----- DATA IN THIS EXERCISE

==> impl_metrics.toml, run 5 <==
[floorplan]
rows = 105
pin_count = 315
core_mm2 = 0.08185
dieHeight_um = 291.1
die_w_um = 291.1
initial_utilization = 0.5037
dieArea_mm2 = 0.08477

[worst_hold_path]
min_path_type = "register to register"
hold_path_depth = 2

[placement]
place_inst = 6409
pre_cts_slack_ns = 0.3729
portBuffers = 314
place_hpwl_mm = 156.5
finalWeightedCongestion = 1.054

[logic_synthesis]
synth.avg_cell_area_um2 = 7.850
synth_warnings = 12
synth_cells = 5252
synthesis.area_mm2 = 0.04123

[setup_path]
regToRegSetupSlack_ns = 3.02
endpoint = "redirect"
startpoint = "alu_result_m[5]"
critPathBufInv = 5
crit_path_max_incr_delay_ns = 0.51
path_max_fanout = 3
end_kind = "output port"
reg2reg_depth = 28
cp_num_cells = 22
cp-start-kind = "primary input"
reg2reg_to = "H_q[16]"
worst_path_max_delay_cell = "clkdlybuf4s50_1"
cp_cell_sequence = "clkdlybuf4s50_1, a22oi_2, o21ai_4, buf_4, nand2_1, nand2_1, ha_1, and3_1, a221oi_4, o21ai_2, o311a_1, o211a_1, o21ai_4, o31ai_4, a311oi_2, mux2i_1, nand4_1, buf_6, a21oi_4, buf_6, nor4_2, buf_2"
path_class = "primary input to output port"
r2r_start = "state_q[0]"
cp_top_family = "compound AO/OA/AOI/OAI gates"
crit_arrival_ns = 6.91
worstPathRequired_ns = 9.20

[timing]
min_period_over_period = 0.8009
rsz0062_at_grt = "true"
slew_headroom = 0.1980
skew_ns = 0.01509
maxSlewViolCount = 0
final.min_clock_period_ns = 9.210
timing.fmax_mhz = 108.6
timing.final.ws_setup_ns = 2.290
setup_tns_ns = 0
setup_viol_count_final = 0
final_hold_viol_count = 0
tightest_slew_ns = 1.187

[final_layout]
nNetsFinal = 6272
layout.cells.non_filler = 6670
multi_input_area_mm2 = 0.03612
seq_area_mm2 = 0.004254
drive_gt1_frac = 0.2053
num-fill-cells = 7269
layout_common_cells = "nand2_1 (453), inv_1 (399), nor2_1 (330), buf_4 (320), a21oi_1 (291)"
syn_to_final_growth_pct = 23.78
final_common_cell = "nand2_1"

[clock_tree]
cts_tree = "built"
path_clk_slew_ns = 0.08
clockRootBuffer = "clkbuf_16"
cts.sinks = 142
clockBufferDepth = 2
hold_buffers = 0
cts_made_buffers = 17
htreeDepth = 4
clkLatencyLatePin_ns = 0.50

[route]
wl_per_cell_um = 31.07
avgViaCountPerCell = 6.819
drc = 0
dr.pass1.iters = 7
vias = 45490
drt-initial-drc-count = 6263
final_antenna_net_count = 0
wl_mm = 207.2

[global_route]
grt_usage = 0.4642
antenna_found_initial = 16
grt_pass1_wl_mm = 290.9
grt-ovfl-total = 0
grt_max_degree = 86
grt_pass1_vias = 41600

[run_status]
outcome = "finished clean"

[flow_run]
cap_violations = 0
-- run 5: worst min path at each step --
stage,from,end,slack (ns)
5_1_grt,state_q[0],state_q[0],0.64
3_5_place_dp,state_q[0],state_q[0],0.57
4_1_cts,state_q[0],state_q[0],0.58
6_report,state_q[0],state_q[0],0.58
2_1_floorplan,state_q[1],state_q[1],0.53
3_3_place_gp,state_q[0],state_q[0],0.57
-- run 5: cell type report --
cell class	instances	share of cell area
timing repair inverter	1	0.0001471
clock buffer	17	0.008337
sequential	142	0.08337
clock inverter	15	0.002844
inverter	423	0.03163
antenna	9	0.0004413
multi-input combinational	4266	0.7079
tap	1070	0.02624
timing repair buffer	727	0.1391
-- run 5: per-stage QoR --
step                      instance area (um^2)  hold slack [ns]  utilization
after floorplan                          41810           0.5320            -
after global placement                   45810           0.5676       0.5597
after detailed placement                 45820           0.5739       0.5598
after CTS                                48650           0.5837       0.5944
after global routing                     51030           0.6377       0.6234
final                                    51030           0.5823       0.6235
This design comes from an exercise in tuning for small area, a short achievable clock period and few clock cycles per item on the open sky130 flow, not from production work.
Function was checked by simulation only, so behaviour that the tests miss may differ from the original.
No activity file was given, so power comes from the tool's default toggle rates.

==> flow/design.v (outline; a module is shown in full before it is edited, if it fits) <==
// module classifierTop: 1898 lines
module classifierTop (
    input  wire                   i_clk100,
    input  wire                   i_rstN,
    input  wire cnnPkg::camBus_t  i_cam,
    input  wire                   i_start,
    input  wire                   i_cfgWr,
    input  wire [4-1:0] i_cfgAddr,
    input  wire [15:0]            i_cfgData,
    output logic                  o_busy,
    output logic                  o_done,
    output cnnPkg::score_t        o_score,
    output logic                  o_led
);
  // ...
==> flow/flow/run.sh <==
#!/bin/bash
set -euo pipefail
bash standard.sh SETUP_SLACK_MARGIN=6.9 MATCH_CELL_FOOTPRINT=0 finish > standard.log 2>&1
==> flow/standard.sh <==
#!/bin/bash
# synth_recipe.tcl (not shown) runs the flow's synth.tcl, then flattens the netlist and writes it again
# the make line also repeats each setting of config.mk as NAME=value (left out here)
make -C /OpenROAD-flow-scripts/flow DESIGN_CONFIG=/design/flow/config.mk WORK_HOME=/design/flow/orfs CLKGATE_MAP_FILE= SYNTH_SCRIPT=/design/flow/synth_recipe.tcl "${@:-finish}"
==> flow/config.mk <==
export PLATFORM = sky130hd
export DESIGN_NAME = classifierTop
export DESIGN_NICKNAME = classifierTop
export VERILOG_FILES = /design/flow/design.v
export SDC_FILE = /design/flow/constraint.sdc
export NUM_CORES = 4
export LEC_CHECK = 0
export CAP_MARGIN = 20
export CORE_MARGIN = 2
export CORE_UTILIZATION = 40
export SLEW_MARGIN = 20
==> flow/constraint.sdc <==
create_clock -name core_clock -period 10.0 [get_ports {i_clk100}]
set_input_delay 2.0000 -clock core_clock [delete_from_list [all_inputs] [get_ports {i_clk100}]]
set_output_delay 2.0000 -clock core_clock [all_outputs]
set_load 0.01 [all_outputs]
==> results.txt, run 1 <==
multi-input combinational area share=41.3%; design area=39200 µm²; DR WL/cell=21.0 µm; met3 usage=3.22%; Placed Cells=3648; P&R area growth vs syn=19.6%; status=complete, no violations; Clk pwr share=18.4%; vias in the first global route=22000; total negative slack=0 ps; Worst path top cell family by delay=compound AO/OA/AOI/OAI gates; CP Cell Sequence=a22oi_2 -> xor2_2 -> fa_1 -> inv_2 -> ha_4 -> a211oi_2 -> o21a_1 -> o21ai_2 -> a31oi_4 -> o21ai_4 -> nand4_1 -> a41o_4 -> or4_1 -> o211ai_1; WS Path Type=reg2reg; initial core utilization=40.5%; first-pass GRT wire length=129000 µm; largest net degree at the start of global routing=90; Post-Syn Nets=3074; Final Slew Violations=0; Post-CTS Hold Fix Bufs=0; FFs & Latches=608; HP Class=reg2reg; CTS tree=done; unrepaired setup endpoints after global routing=true; routed length on met3=3700 µm; sw power=5610 µW; Post-Place Cell Area=34600 µm²; Hold Crit Endpoint=tBCol[1]; max-cap viol count=0; multiplexer share of the synthesized area=8.06%
Testbench counts, summed over its fixed seeds: cycles 39,099, tiles 192.
==> run 2, diff against run 1 <==
==> flow/flow/run.sh (replaced) <==
#!/bin/bash
set -euo pipefail
bash standard.sh SETUP_SLACK_MARGIN=6.7 finish > standard.log 2>&1
==> run 2 against run 1 <==
Still clean. Non-clock buffer count down 90. Setup slack worse by 40 ps. Synthesized area unchanged. Clock power down 3%. Clock skew up 5.1 ps. First-iteration DRC count down 2.9%. Sequential share of layout area up 0.92 points. Critical path depth unchanged. Global-route usage down 0.74 points. Fmax down 1.1%. Register-to-register slack worse by 40 ps. Count of clock-buffer cells in the layout down 1. Critical path type unchanged. Critical endpoint unchanged. Highest routed layer unchanged.
==> results.txt, run 2 <==
clock tree sinks=608; clock slew at reported path FFs=60 ps; Synth cell types=66; die extent in x=290 µm; CP Data Required Time=10440 ps; Crit. End Element=register; core area=80800 µm²; cell area after synthesis=32800 µm²; row count=104; largest fanout on the critical path=24; HP Class=reg2reg; Internal Power=8390 µW; Post-Syn Nets=3074 (unchanged); Setup violations, final=0; Seq pwr share=31.0%; Max clock buf depth=3; Tmin final=3600 ps; Via Count=20100; Top Registers=lb (152), aR (107), kern (72); layout cell share with drive strength beyond 1=20.2%; max-cap viol count=0 (unchanged); power per cell area=365 nW/µm²; top-count cell post-synth=inv_1; Post-CTS Hold Fix Bufs=0 (unchanged); DR WL/cell=20.7 µm (-1.2%); via/cell ratio=5.19; initial core utilization=40.5% (unchanged); Total GRT Usage=19.2%; Crit path largest cell delay=550 ps; Pre-Repair DR Iteration Count=5; Reg-to-Reg End=P[22]; Comb power frac=50.8%; Commonest cells post-synth=inv_1 (356), fa_1 (311), edfxtp_1 (261); DRC viols=0; most common cell after layout, fill and taps aside=inv_1; Final Slew Violations=0 (unchanged); max_slew headroom=26.5%; Power Total=14000 µW; max reg flops=152; Clk pwr share=18.2% (-0.2 points); Primary FF master, synth=edfxtp_1; Antenna Nets Post-Route=0; Die ar.=84200 µm²; DP Wirelength=57900 µm; P&R area growth vs syn=16.9%; Switching Fraction=39.9%; DR WL met2=39800 µm; Final GP Congestion=0.874; first-pass GRT wire length=125000 µm (-3.1%); Fin. Hold Viols=0; port buffer count=68; Post-Syn Instances=2610; period utilisation layout=36.0%; Fill cells=7097; total negative slack=0 ps (unchanged); register area share after synthesis=47.3%; area leader, netlist=edfxtp_1; Final nets=3218; starting DRC count in detailed routing=1308; clock skew=37.1 ps; status=complete, no violations; sw power=5570 µW (-0.61%); grt ovf=0; Max VDD drop=0.000240 V; r2r setup slk=6400 ps; Root Driver=clkbuf_16; worst slew pin tran=1100 ps; largest net degree at the start of global routing=90 (unchanged); Met1 Routed Length=33500 µm; Max Clock Freq=278 MHz; CP Launch Type=register; Chip Height=290 µm; top sig layer=met4; Worst path top cell family by delay=compound AO/OA/AOI/OAI gates; WS Path Type=reg2reg; R2R Path Start=neg; WL final=80200 µm; CP Depth=14; CP startpoint=neg; slowest CP cell=fa_1; initial antenna violation count=0; Avg Inst Size Synth=12.5 µm²; unrepaired setup endpoints after global routing=true; top cells by area, synth=edfxtp_1 (24%), fa_1 (19%), dfxtp_1 (13%); Syn. warnings=4; CTS Buf Count=69; EDFF count, synth=261; R2R depth=14; CTS tree=done; share of the synthesized area in the top cell type=23.9%; CP Cell Sequence=buf_12 -> nand2b_1 -> fa_1 -> inv_1 -> ha_1 -> o21a_1 -> o21ai_2 -> o21ai_2 -> a31oi_4 -> o21ai_4 -> nand4_1 -> a41o_4 -> or4_1 -> o211ai_1; Largest Register=lb; H-tree depth=3; ys async rst share=23.4%; register bit total from synthesis=608; cell mode on critical path=o21ai_2; Leak Pwr=0.0166 µW; routed length on met3=3810 µm (+3.0%); crit path buf inv count=2; Arrival @ worst endpoint=4040 ps; IO Pins=69; Clock Latency Late Sink=620 ps; vias in the first global route=21600 (-1.9%); most frequent cells in the layout=inv_1 (355), fa_1 (302), edfxtp_1 (261); crit path to=P[22]
==> run 2: worst min path at each step <==
stage                     to     start  depth (start not counted)
finish              tCRow[2]  tBRow[2]                          0
global route        tCRow[2]  tBRow[2]                          0
CTS                 tCRow[2]  tBRow[2]                          0
detailed placement  tBRow[2]  tARow[2]                          0
global placement    tBCol[1]  tACol[1]                          0
floorplan             cs1[0]    aR[96]                          0
==> run 2: kinds of logic (layout without fill, tap and decap cells) <==
family	Yosys count	count (layout)	share of synthesized area [%]
buffers and inverters	460	654	5.42
muxes	238	238	8.06
DFF	608	608	47.3
other	0	1	0
and+or+nand+nor	584	587	9.24
xor gates and xnor gates	82	82	2.19
AOI/OAI and AO/OA	208	209	4.22
adders and majority gates	430	430	23.6
==> run 2: layout make-up <==
type                       count  area, µm²  area share [%]
inverter                     356       1340            3.49
clock inverter                36        314           0.820
multi-input combinational   1546      16100            42.0
sequential                   608      15500            40.5
tap                         1060       1330            3.46
timing repair buffer         173       1730            4.53
antenna                        1       2.50         0.00654
clock buffer                  89       2000            5.21
==> run 2: worst reg2reg max path, stage by stage (launching register included) <==
cell	delay, ps
dfxtp_2	350
buf_12	170
nand2b_1	230
fa_1	550
inv_1	40
ha_1	330
o21a_1	160
o21ai_2	60
o21ai_2	220
a31oi_4	140
o21ai_4	210
nand4_1	180
a41o_4	270
or4_1	420
o211ai_1	110
==> run 2: stage by stage <==
step | util [%] | instance area (µm²) | hold slack, ps | instances | worst slack [ps]
global route | 47.4 | 38300 | 329 | 3868 | 6180
finish | 47.4 | 38300 | 314 | 3869 | 6400
detailed placement | 42.7 | 34500 | 312 | 3645 | 4950
CTS | 46.8 | 37800 | 309 | 3839 | 6410
global placement | 42.7 | 34500 | 314 | 3645 | 5000
floorplan | - | 32900 | 310 | 2610 | 6060
==> run 2: timing repair <==
| item | CTS | global route |
|---|---|---|
| endpoints found under the setup margin | 376 | 71 |
| resized for setup | 193 | 56 |
| pin swaps | 33 | 25 |
| buffers inserted | 60 | 27 |
| gates cloned | 9 | 1 |
==> run 2: power by group through the flow <==
| stage | registers (µW) | clock network (µW) | logic (µW) |
|---|---|---|---|
| 2_1_floorplan | 4010 | 0 | 4620 |
| 3_3_place_gp | 4360 | 0 | 6390 |
| 3_5_place_dp | 4380 | 0 | 6570 |
| 4_1_cts | 4330 | 2590 | 7040 |
| 5_1_grt | 4400 | 2690 | 8030 |
| 6_report | 4320 | 2540 | 7100 |
==> run 2: routing by layer <==
metal / global-route usage (%) / vias to the layer above
li1: - / 9007
met1: 24.7 / 10400
met2: 32.8 / 523
met3: 2.73 / 169
met4: 7.37 / 0
met5: 0 / -

[separate check: timing with driven ports]
How much do the figures lean on ideal ports? The routed layouts below were timed once more, with nothing changed but the port constraints. Step 1 assumes that a clkbuf_16 drives the clock port and a buf_2 every other input. Step 2, shift: input delay + t, output delay - t, t = (earliest + latest rising clock arrival at the registers) / 2. This alone moves slack from input paths to output paths. Slacks: ideal / step 1 / step 2; pairs: ideal / step 1.
| run | t (ns) | setup WS [ns] | hold slack, ns | clock arrival spread, ns | pins driven straight from the clock port |
|---|---|---|---|---|---|
| run 1 | 0.678 | 6.443 / 6.443 / 6.286 | 0.327 / 0.327 / 0.327 | 0.032 / 0.033 | 1 |
| run 2 | 0.667 | 6.403 / 6.403 / 6.154 | 0.314 / 0.314 / 0.314 | 0.039 / 0.038 | 1 |
After both steps setup and hold are still met in every run listed. The setup slack of run 2, which loses most, moves by 0.000 ns with the drivers and by -0.249 ns with both steps.
Source: an optimization exercise on an open RTL-to-GDS flow (aim: small area, a short achievable clock period and few clock cycles). Production flows keep margins and buffers that such runs may drop.
No activity file was given, so power comes from the tool's default toggle rates.

==> flow/design.v <==
`timescale 1ns/1ns
package alu_pkg;
	localparam int word_width = 32;
	typedef enum logic [3:0] {
		op_add  = 4'd0,
		op_sub  = 4'd1,
		op_and  = 4'd2,
		op_or   = 4'd3,
		op_not  = 4'd4,
		op_neg  = 4'd5,
		op_shr  = 4'd6,
		op_shra = 4'd7,
		op_shl  = 4'd8,
		op_ror  = 4'd9,
		op_rol  = 4'd10,
		op_mul  = 4'd11
	} alu_op_t;
endpackage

----------

YOUR GOAL: Among the records above, a stretch begins at the line containing "input to output" and ends at the line containing "maxSlewViolCount = 0". Restate that stretch word for word, and nothing else.

RESPONSE AREA:
path_class = "primary input to output port"
r2r_start = "state_q[0]"
cp_top_family = "compound AO/OA/AOI/OAI gates"
crit_arrival_ns = 6.91
worstPathRequired_ns = 9.20

[timing]
min_period_over_period = 0.8009
rsz0062_at_grt = "true"
slew_headroom = 0.1980
skew_ns = 0.01509
maxSlewViolCount = 0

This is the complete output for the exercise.